Exactly the lines below from the one with "86 | 3.61 |" up to and including the one with "export LEC_CHECK = 0" make up the answer, with nothing else added.

[Stored data]
◆ ◆ ◆ ◆ ◆ ◆ ◆
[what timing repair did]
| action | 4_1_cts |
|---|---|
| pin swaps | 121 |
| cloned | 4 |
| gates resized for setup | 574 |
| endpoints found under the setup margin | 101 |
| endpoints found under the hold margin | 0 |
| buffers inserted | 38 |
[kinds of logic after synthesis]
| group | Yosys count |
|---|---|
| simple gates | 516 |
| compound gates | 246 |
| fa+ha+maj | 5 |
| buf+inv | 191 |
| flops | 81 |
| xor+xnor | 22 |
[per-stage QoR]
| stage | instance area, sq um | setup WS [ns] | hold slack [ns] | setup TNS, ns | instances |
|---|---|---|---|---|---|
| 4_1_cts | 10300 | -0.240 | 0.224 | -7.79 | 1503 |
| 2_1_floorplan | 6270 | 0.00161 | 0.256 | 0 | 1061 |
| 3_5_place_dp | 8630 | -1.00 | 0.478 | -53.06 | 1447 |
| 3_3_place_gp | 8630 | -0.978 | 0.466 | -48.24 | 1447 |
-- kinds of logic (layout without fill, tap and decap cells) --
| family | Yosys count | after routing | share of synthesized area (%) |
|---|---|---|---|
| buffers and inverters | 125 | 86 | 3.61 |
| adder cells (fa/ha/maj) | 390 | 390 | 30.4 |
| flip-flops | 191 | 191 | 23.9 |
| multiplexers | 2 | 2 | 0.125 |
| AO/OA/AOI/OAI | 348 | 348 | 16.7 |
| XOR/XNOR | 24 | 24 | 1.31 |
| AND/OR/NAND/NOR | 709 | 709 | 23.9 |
===== config.mk =====
export PLATFORM = sky130hd
export DESIGN_NAME = uart_tx_word_feeder
export DESIGN_NICKNAME = d
export VERILOG_FILES = /design/src/rtl/uart_tx_word_feeder.sv
export SDC_FILE = /design/constraint.sdc
export NUM_CORES = 1
export LEC_CHECK = 0
export ABC_AREA = 1
export CORE_AREA = 2 2 206 208
export DETAILED_ROUTE_END_ITERATION = 10
export DIE_AREA = 0 0 208 210
export PLACE_DENSITY = 0.47
export SYNTH_ARGS = -nofsm -noshare
export SYNTH_HDL_FRONTEND = slang
export SYNTH_SLANG_ARGS = --single-unit

===== constraint.sdc =====
create_clock -name CLK -period 6.5 [get_ports CLK]
set_input_delay 1.3 -clock CLK [delete_from_list [all_inputs] [get_ports CLK]]
set_output_delay 1.3 -clock CLK [all_outputs]
set_load 0.01 [all_outputs]

===== src/rtl/uart_tx_word_feeder.sv =====
// uart_tx_word_feeder
//   Buffers multi-byte words in a small circular FIFO and serializes each word
//   into bytes for a UART transmitter. Bytes are released one per out_ready.
//
// Ports
//   CLK        system clock, rising edge
//   reset      synchronous, active-high reset
//   in_data    word to transmit (WORD_BYTES*8 bits)
//   in_valid   in_data is valid
//   in_ready   FIFO can accept a word this cycle
//   out_data   byte presented to the transmitter
//   out_valid  out_data is valid (registered)
//   out_ready  transmitter can accept a byte
//   level      words held in the FIFO, excluding the word in the serializer
module uart_tx_word_feeder #(
   parameter int unsigned WORD_BYTES = 4,
   parameter int unsigned DEPTH      = 8,
   parameter bit          MSB_FIRST  = 1'b0
) (
   input  logic                      CLK,
   input  logic                      reset,
   input  logic [WORD_BYTES*8-1:0]   in_data,
   input  logic                      in_valid,
   output logic                      in_ready,
   output logic [7:0]                out_data,
   output logic                      out_valid,
   input  logic                      out_ready,
   output logic [$clog2(DEPTH):0]    level
);

   localparam int unsigned W  = WORD_BYTES * 8;
   localparam int unsigned AW = $clog2(DEPTH);
   localparam int unsigned IW = (WORD_BYTES > 1) ? $clog2(WORD_BYTES) : 1;

   typedef enum logic {IDLE, SEND} state_t;

   logic [W-1:0]  mem [DEPTH];
   logic [AW-1:0] wptr;
   logic [AW-1:0] rptr;
   state_t        state;
   logic [W-1:0]  shreg;
   logic [IW-1:0] idx;
   logic          push;
   logic          pop;
   logic          last_byte;

   assign in_ready  = (level != (AW+1)'(DEPTH));
   assign push      = in_valid && in_ready;
   assign last_byte = (idx == IW'(WORD_BYTES - 1));

   // The output byte always sits at the end of the shift register that the
   // shift moves toward, so out_data is a fixed slice of a register.
   assign out_data = MSB_FIRST ? shreg[W-1 -: 8] : shreg[7:0];

   // Pop whenever the serializer loads: from IDLE with data waiting, or on the
   // last byte's handshake when another word is already queued (no bubble).
   always_comb begin
      pop = 1'b0;
      if (state == IDLE) begin
         pop = (level != '0);
      end else begin
         pop = out_ready && last_byte && (level != '0);
      end
   end

   always_ff @(posedge CLK) begin
      if (push) begin
         mem[wptr] <= in_data;
      end
   end

   always_ff @(posedge CLK) begin
      if (reset) begin
         wptr      <= '0;
         rptr      <= '0;
         level     <= '0;
         state     <= IDLE;
         shreg     <= '0;
         idx       <= '0;
         out_valid <= 1'b0;
      end else begin
         if (push) begin
            wptr <= wptr + 1'b1;
         end
         if (pop) begin
            rptr <= rptr + 1'b1;
         end
         level <= level + (AW+1)'(push) - (AW+1)'(pop);

         if (state == IDLE) begin
            if (pop) begin
               shreg     <= mem[rptr];
               idx       <= '0;
               state     <= SEND;
               out_valid <= 1'b1;
            end
         end else if (out_ready) begin
            if (!last_byte) begin
               shreg <= MSB_FIRST ? (shreg << 8) : (shreg >> 8);
               idx   <= idx + 1'b1;
            end else if (pop) begin
               shreg <= mem[rptr];
               idx   <= '0;
            end else begin
               idx       <= '0;
               state     <= IDLE;
               out_valid <= 1'b0;
            end
         end
      end
   end

endmodule

Word level (Yosys, flattened, before mapping)
Memories as Yosys holds them, arrays and structs flattened. A register that Yosys moved wholly into a read port is not among the register bits.
Index checks and enable logic that the tools add are counted.
W data, S select, Z words.
{"block": "totals", "ff_bits": 46, "ram_bits": 256, "inputBits": 36, "output_inout_bits": 14, "word_cells": 47, "mem_count": 1}
{"block": "op_classes", "add_sub_neg": 5, "n_eq_ne": 5, "muxes": 22, "reduce_logical": 7}
{"memory": "mem", "words": 8, "width": 32, "rd": 1, "rd_ports_with_merged_regs": 1, "wr": 1, "line_no": "37", "text": "logic [W-1:0] mem [DEPTH];"}
{"cell": "$mux W32", "n": 4}
{"cell": "$mux W1", "n": 12}
{"cell": "$mux W2", "n": 4}
{"cell": "$add A3 B1 Y3 const B", "n": 2}
{"cell": "$mux W3", "n": 2}
{"cell": "$add A4 B1 Y4", "n": 1}
{"cell": "$ne A2 B2 Y1 const B", "n": 2}
{"cell": "$ne A4 B4 Y1 const B", "n": 1}
{"cell": "$reduce_and A4 Y1", "n": 1}
{"cell": "$reduce_bool A4 Y1", "n": 1}
{"cell": "$sub A4 B1 Y4", "n": 1}
{"cell": "$logic_and A1 B1 Y1", "n": 3}
{"cell": "$add A2 B1 Y2 const B", "n": 1}
{"cell": "$eq A2 B2 Y1 const B", "n": 1}
{"cell": "$ne A2 B1 Y1 const B", "n": 1}
{"cell": "$reduce_and A2 Y1", "n": 1}
{"cell": "$reduce_bool A2 Y1", "n": 1}

Logic depth before layout (Yosys ltp)
Gate-level depths: netlist of the first run.
{"block": "depth", "ltp_word": 8, "ltp_mapped": 13, "depth_no_buf": 12}

Least setup slack after synthesis of the first run
OpenSTA, ideal clock, no wires.
{"block": "synth_path", "kind": "in2reg", "from": "in in_valid", "to": "mem mem[0][0] in the netlist's numbering, enable pin", "setup_ns": 0.421, "arrival_time_ns": 2.977, "t_required_ns": 6.079, "setup_slack_ns": 3.102, "cell_stages": 4, "path_buffers": 0, "path_cell_list": "nand2_1 inv_1 nand2_1 nor2_1"}
{"block": "synth_via", "elab_chain_cells": 3}
{"item": "start: declaration", "line_no": "23", "text": "input logic in_valid,"}
{"item": "$logic_and A1 B1 Y1", "line_no": "48", "text": "assign push = in_valid && in_ready;"}
{"item": "$mux W1", "line_no": "67", "text": "if (push) begin"}
{"item": "$mux W1 (implied by the code)", "line_no": "68", "text": "mem[wptr] <= in_data;"}
{"item": "end: declaration", "line_no": "37"}
No other way between the ends.

Worst setup path in the final report of the first run
{"block": "layout_path", "from": "in out_ready", "to": "reg level[2]"}
{"block": "layout_via", "elab_chain_cells": 4}
{"item": "start: declaration", "line_no": "27", "text": "input logic out_ready,"}
{"item": "$logic_and A1 B1 Y1 (2 in a row)", "line_no": "62", "text": "pop = out_ready && last_byte && (level != '0);"}
{"item": "$mux W1", "line_no": "59", "text": "if (state == IDLE) begin"}
{"item": "$sub A4 B1 Y4", "line_no": "88", "text": "level <= level + (AW+1)'(push) - (AW+1)'(pop);"}
{"item": "end signal: assignment", "line_no": "88"}
{"item": "end: declaration", "line_no": "28", "text": "output logic [$clog2(DEPTH):0] level"}
No other way between the ends.
A chain may end at the register's enable or synchronous reset.

==> results of run 1 <==
[cell type report]
cell class	instances	area [µm²]	area share, %
flip-flops and latches	305	8670	60.6
multi-input cells	660	3080	21.5
clock buffers	49	960	6.71
well taps	539	674	4.72
repair buffers	64	603	4.22
inverters	57	215	1.50
clock inverters	13	101	0.709
[cell families (layout without fill, tap and decap cells)]
group	Yosys count	in the layout	synth area share, %
simple gates	534	534	18.4
flops	305	305	70.5
buf+inv	128	183	5.01
compound gates	114	114	4.92
fa+ha+maj	10	10	1.08
xor+xnor	2	2	0.142
[routing by layer]
metal  GRT usage (%)  vias up  wire length [µm]
li1                -     3833                 -
met1            19.4     3757             14200
met2            22.5      153             14000
met3            2.03       40              1400
met4            3.08        2               433
met5               0        -                16
[worst max path at each step]
stage,from,endpoint,slack [ns],cells past startpoint
floorplan,in_valid,mem[0][0]$_DFFE_PP_,3.10,4
global placement,out_ready,level[2]$_SDFF_PP0_,2.66,11
detailed placement,out_ready,level[2]$_SDFF_PP0_,2.67,11
CTS,out_ready,level[2]$_SDFF_PP0_,3.18,11
global route,out_ready,level[2]$_SDFF_PP0_,2.98,11
finish,out_ready,level[2]$_SDFF_PP0_,3.18,11
[state kept, by name, indices dropped and copies added (netlist names), named ones only]
| register | count |
|---|---|
| out_valid | 1 |
| rptr | 3 |
| wptr | 3 |
| idx | 2 |
| shreg | 32 |
| level | 4 |
| mem | 256 |
| state | 1 |
[critical path: stages]
cell and delay, ns:
clkdlybuf4s50_1 0.52, a21oi_2 0.09, nor2_4 0.10, buf_4 0.48, ha_1 0.34, inv_1 0.05, ha_1 0.15, inv_1 0.06
fa_1 0.40, xor2_1 0.13, nor2_1 0.05
[cell usage after synthesis, types with 8 or more instances]
| cell | number | area share, % |
|---|---|---|
| a21oi_1 | 43 | 1.7 |
| buf_2 | 22 | 0.90 |
| buf_4 | 21 | 1.3 |
| clkbuf_1 | 22 | 0.67 |
| dfxtp_1 | 49 | 8.0 |
| edfxtp_1 | 256 | 62 |
| ha_1 | 9 | 0.92 |
| inv_1 | 52 | 1.6 |
| nand2_1 | 269 | 8.2 |
| nand3_1 | 187 | 7.6 |
| nor2_1 | 75 | 2.3 |
| o211ai_1 | 8 | 0.49 |
| o21ai_0 | 45 | 1.8 |
| o21ai_1 | 16 | 0.65 |
[per-stage QoR]
stage	util, %	hold slack (ns)
2_1_floorplan	-	0.436
3_3_place_gp	31.9	0.451
3_5_place_dp	31.9	0.456
4_1_cts	34.5	0.465
5_1_grt	34.5	0.492
6_report	34.5	0.461
[where the power goes]
group          internal (W)  switching [W]  total (W)  leakage [nW]
Sequential          0.00234       0.000143    0.00249          2.73
Clock               0.00107       0.000747    0.00182         0.523
Combinational      0.000553        0.00122    0.00178          1.82
==> summary.md, run 1 <==
| Metric | Value |
|---|---|
| R2r setup slk | 3.59 ns |
| Nets | 1,169 |
| Site Rows | 75 |
| Largest net degree at the start of global routing | 78 |
| Hold Fails Final Rpt | 0 |
| HP Class | reg -> reg |
| I/O Pins | 50 |
| Final Setup Violations | 0 |
| Worst Hold Depth | 2 |
| Worst Tran Pin Value | 0.987 ns |
| CTS Hold Bufs | 0 |
| Post-route design area | 0.0143 mm² |
| Clk buf depth | 3 |
| CP Capture Type | register |
| Minimum clock period | 3.32 ns |
| RePlAce Congestion | 0.700 |
| Synth unique cells | 23 |
| Final period util | 51.0% |
| DP Area | 0.0132 mm² |
| PortBufs | 49 |
| Cell count of the worst reg-to-reg path | 10 |
| Layout filler cell count | 4,161 |
| Clk slew on worst S/H paths | 0.06 ns |
| Crit path DAT | 3.68 ns |
| Post-CTS sizing | 0 |
| Residual DRC | 0 |
| DRT antenna net count | 0 |
| Wire per inst | 17.8 µm |
| Post-synth EDFFs | 256 |
| ANT cells | 0 |
| Post-synthesis register bit count | 305 |
| Layout area overhead | 16.3% |
| Vias in the first global route | 7,663 |
| Clock skew | 0.0135 ns |
| Floorplan core area | 0.0415 mm² |
| Critical Path RT | 6.86 ns |
| Post-synthesis cell area | 0.0123 mm² |
| Fmax | 0.301 GHz |
| Main synth FF type | edfxtp_1 |
| Status | finished clean |
| Peak fanout along the critical path | 35 |
| DRT iter0 DRCs | 578 |
| 1st-pass router iterations | 5 |
| Slew Limit Headroom | 34.2% |
| Root buf cell | clkbuf_16 |
| Min-delay src | out_valid$_SDFFE_PP0P_ |
| Seq/Total Area, Yosys | 70.5% |
| WS Path Type | in -> reg |
| Routed WL | 30,100 µm |
| Reg2reg end | shreg[14]$_SDFFE_PP0P_ |
| Crit path launch type | input port |
| Number of synthesis warnings | 0 |
| Post-CTS Setup Inserts | 0 |
| Die area | 0.0437 mm² |
| Total grt overflow | 0 |
| Most common cell after layout, fill and taps aside | nand2_1 |
| DR vias | 7,785 |
| Hold Crit Endpoint | out_valid$_SDFFE_PP0P_ |
| Cells after synthesis | 1,093 |
| Worst skew pair latency | 0.51 ns |
| Via-to-Cell Ratio | 4.61 |
| Ys async rst share | 0% |
| Final Non-Filler Cells | 1,687 |
| Power Total | 0.00608 W |
| Layout cells sized above 1 | 7.23% |
| Max_cap viols | 0 |
| Pwr Density | 425 mW/mm² |
| Syn Nets | 1,139 |
| Initial antenna violation count | 1 |
| Initial core utilization | 29.7% |
| Maximum VDD drop | 0.165 mV |
| GRT Total Usage | 13.7% |
| First-pass GRT wire length | 46,500 µm |
| Most frequent cells in the layout | nand2_1, edfxtp_1, nand3_1 |
| CTS tree | built |
| H-tree level count | 2 |
| Post-place setup slack | 2.67 ns |
| CTS buffer count | 35 |
| Leak pwr | 5.07 nW |
| Mapped Avg Cell Area | 11.3 µm² |
| Die Wd | 208 µm |
| Worst setup margin | 3.18 ns |
| Max-slew violations | 0 |
| Setup TNS Final | 0 ns |
| DPL Wire Length | 15,300 µm |
| Placed insts | 1,625 |
| Die height | 210 µm |
| CTS sink cnt | 305 |
| RSZ-0062 raised after global routing | false |
Power figures use the tool's default switching activity.
==> run 2, diff against run 1 <==
clock period = 3.1 ns   (was 6.5 ns; I/O delays follow)
==> run 2 against run 1 <==
  * Sequential cell count did not move
  * Combinational power is 120% higher
  * First-iteration DRC count is 25% higher
  * Clock skew decreased by 0.0015 ns
  * Final area rose by 1.2%
  * Via count grew 1.0%
  * Clock-buffer cell count fell by 8
  * Worst hold slack gained 0.0037 ns
  * Clock power is 110% higher
  * Total power grew 110%
  * Die area did not move
  * Utilization up 0.40 points
  * Critical endpoint is now in_ready
  * Largest cell class unchanged
  * Largest power group unchanged
==> summary.md, run 2 (same netlist as run 1, synthesis figures left out) <==
| Metric | Value |
|---|---|
| Status | finished clean |
| Gate power share | 30.5% (+1.3 points) |
| Clk slew on worst S/H paths | 0.06 ns (about the same) |
| Clock Power Share | 29.7% (-0.2 points) |
| Crit path launch type | register |
| Leak pwr | 5.16 nW (+1.9%) |
| Slew Limit Headroom | 56.1% (+22 points) |
| Multi-input combinational cell area | 0.00308 mm² (unchanged) |
| Die height | 210 µm (unchanged) |
| Initial antenna violation count | 1 (unchanged) |
| Final period util | 76.2% |
| Layout filler cell count | 4,111 (-1.2%) |
| Wire per inst | 17.8 µm (-0.15%) |
| Switching Fraction | 34.8% (+0.072 points) |
| GRT Total Usage | 14.0% (+0.23 points) |
| Hold Fails Final Rpt | 0 (unchanged) |
| Total grt overflow | 0 (unchanged) |
| Crit path DAT | 1.74 ns (-1.94 ns) |
| Root buf cell | clkbuf_16 |
| Setup TNS Final | 0 ns (unchanged) |
| DR vias | 7,866 (+1.0%) |
| Nets | 1,186 (+1.5%) |
| Finished Core Util | 34.9% (+0.40 points) |
| Pwr Density | 892 mW/mm² (+110%) |
| Most common cell after layout, fill and taps aside | nand2_1 |
| WS Path Type | reg -> out |
| Final Setup Violations | 0 (unchanged) |
| Crit-path leading delay family | buffers and inverters |
| Peak fanout along the critical path | 3 (-91%) |
| Largest net degree at the start of global routing | 129 (+65%) |
| PortBufs | 49 (unchanged) |
| Die Wd | 208 µm (unchanged) |
| Routed WL | 30,300 µm (+0.86%) |
| Die area | 0.0437 mm² (unchanged) |
| Layout cells sized above 1 | 8.24% (+1.0 points) |
| HP Class | reg -> reg |
| CTS sink cnt | 305 (unchanged) |
| DRT antenna net count | 0 (unchanged) |
| CTS tree | built |
| Site Rows | 75 (unchanged) |
| DRT iter0 DRCs | 725 (+25%) |
| Maximum VDD drop | 0.537 mV (+220%) |
| Post-CTS Setup Inserts | 0 (unchanged) |
| Minimum clock period | 2.36 ns |
| Internal power | 0.00841 W (+110%) |
| CTS buffer count | 35 (unchanged) |
| Via-to-Cell Ratio | 4.62 (about the same) |
| Most frequent cells in the layout | nand2_1, edfxtp_1, nand3_1 |
| H-tree level count | 2 (unchanged) |
| CTS Hold Bufs | 0 (unchanged) |
| Max-slew violations | 0 (unchanged) |
| ANT cells | 0 (unchanged) |
| Sw Pwr | 0.00449 W (+110%) |
| RePlAce Congestion | 0.726 (+3.8%) |
| Floorplan core area | 0.0415 mm² (unchanged) |
| Crit-path max cell delay | 0.54 ns (+0.02 ns) |
| Largest register FFs | 256 (unchanged) |
| CP Capture Type | output pin |
| CP max-delay cell | clkdlybuf4s50_1 |
| Top reg by flops | mem |
| I/O Pins | 50 (unchanged) |
| Post-CTS sizing | 0 (unchanged) |
| Clock skew | 0.0121 ns (-0.00145 ns) |
| First-pass GRT wire length | 47,100 µm (+1.4%) |
| Register area | 0.00867 mm² (unchanged) |
| RSZ-0062 raised after global routing | false |
| Largest registers | mem x256, shreg x32, level x4 |
| CP Buf/Inv Count | 2 (-2) |
| Seq pwr share | 39.7% (-1.2 points) |
| Clk buf depth | 3 (unchanged) |
| Vias in the first global route | 7,700 (+0.48%) |
| 1st-pass router iterations | 5 (unchanged) |
| Worst Tran Pin Value | 0.658 ns (-0.329 ns) |
| Layout area overhead | 17.6% |
| Worst skew pair latency | 0.52 ns (about the same) |
| Residual DRC | 0 (unchanged) |
| DPL Wire Length | 17,200 µm (+12%) |
| Critical path cell sequence | inv_1 > ha_1 > nand3_1 > clkdlybuf4s50_1 |
| Fmax | 0.424 GHz |
| Critical Path RT | 2.48 ns (-4.38 ns) |
| Max_cap viols | 0 (unchanged) |
| Initial core utilization | 29.7% (unchanged) |
run 2: layer usage:
metal  part of all wire, %  vias up  track usage (%)
met5                 0.036        -                0
li1                      -     3863                -
met1                    49     3804             20.1
met4                   1.7        2             3.69
met3                   4.4       40             2.26
met2                    45      157             22.0
run 2: area by class of cell:
class / instances / area share [%]
Inverter: 57 / 1.49
Tap cell: 539 / 4.66
Sequential cell: 305 / 59.9
Multi-Input combinational cell: 660 / 21.3
Clock buffer: 41 / 6.21
Clock inverter: 21 / 1.05
Timing Repair Buffer: 81 / 5.40
run 2: worst paths after layout:
kind | start | endpoint | slack, ns | depth (start not counted)
hold reg to reg | shreg[27]$_SDFFE_PP0P_ | shreg[27]$_SDFFE_PP0P_ | 0.46 | 2
setup reg to reg | level[2]$_SDFF_PP0_ | level[2]$_SDFF_PP0_ | 0.93 | 12
hold / removal | shreg[27]$_SDFFE_PP0P_ | shreg[27]$_SDFFE_PP0P_ | 0.46 | 2
setup / recovery | level[2]$_SDFF_PP0_ | in_ready | 0.74 | 4
run 2: power groups by stage:
| stage | sequential (W) | clock [W] | combinational [W] |
|---|---|---|---|
| 6_report | 0.00513 | 0.00384 | 0.00394 |
| 5_1_grt | 0.00518 | 0.00409 | 0.00446 |
| 4_1_cts | 0.00514 | 0.00393 | 0.00404 |
| 3_5_place_dp | 0.00522 | 0 | 0.00402 |
| 3_3_place_gp | 0.00522 | 0 | 0.00399 |
| 2_1_floorplan | 0.00514 | 0 | 0.00277 |
run 2: worst min-delay path, stage by stage, from the launching register on:
cell and delay (ns):
dfxtp_1 0.31, nand2_1 0.06, a21oi_1 0.05
run 2: per-stage QoR:
step | std cells | power, W | worst slack [ns] | cell area [µm²] | hold slack (ns)
global route | 1704 | 0.0137 | 0.627 | 14500 | 0.477
detailed placement | 1642 | 0.00923 | 0.502 | 13400 | 0.455
finish | 1704 | 0.0129 | 0.739 | 14500 | 0.464
CTS | 1704 | 0.0131 | 0.701 | 14500 | 0.464
floorplan | 1093 | 0.00791 | 0.201 | 12300 | 0.436
global placement | 1642 | 0.00921 | 0.464 | 13400 | 0.449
◆ ◆ ◆ ◆ ◆ ◆ ◆
REPLY:
| buffers and inverters | 125 | 86 | 3.61 |
| adder cells (fa/ha/maj) | 390 | 390 | 30.4 |
| flip-flops | 191 | 191 | 23.9 |
| multiplexers | 2 | 2 | 0.125 |
| AO/OA/AOI/OAI | 348 | 348 | 16.7 |
| XOR/XNOR | 24 | 24 | 1.31 |
| AND/OR/NAND/NOR | 709 | 709 | 23.9 |
===== config.mk =====
export PLATFORM = sky130hd
export DESIGN_NAME = uart_tx_word_feeder
export DESIGN_NICKNAME = d
export VERILOG_FILES = /design/src/rtl/uart_tx_word_feeder.sv
export SDC_FILE = /design/constraint.sdc
export NUM_CORES = 1
export LEC_CHECK = 0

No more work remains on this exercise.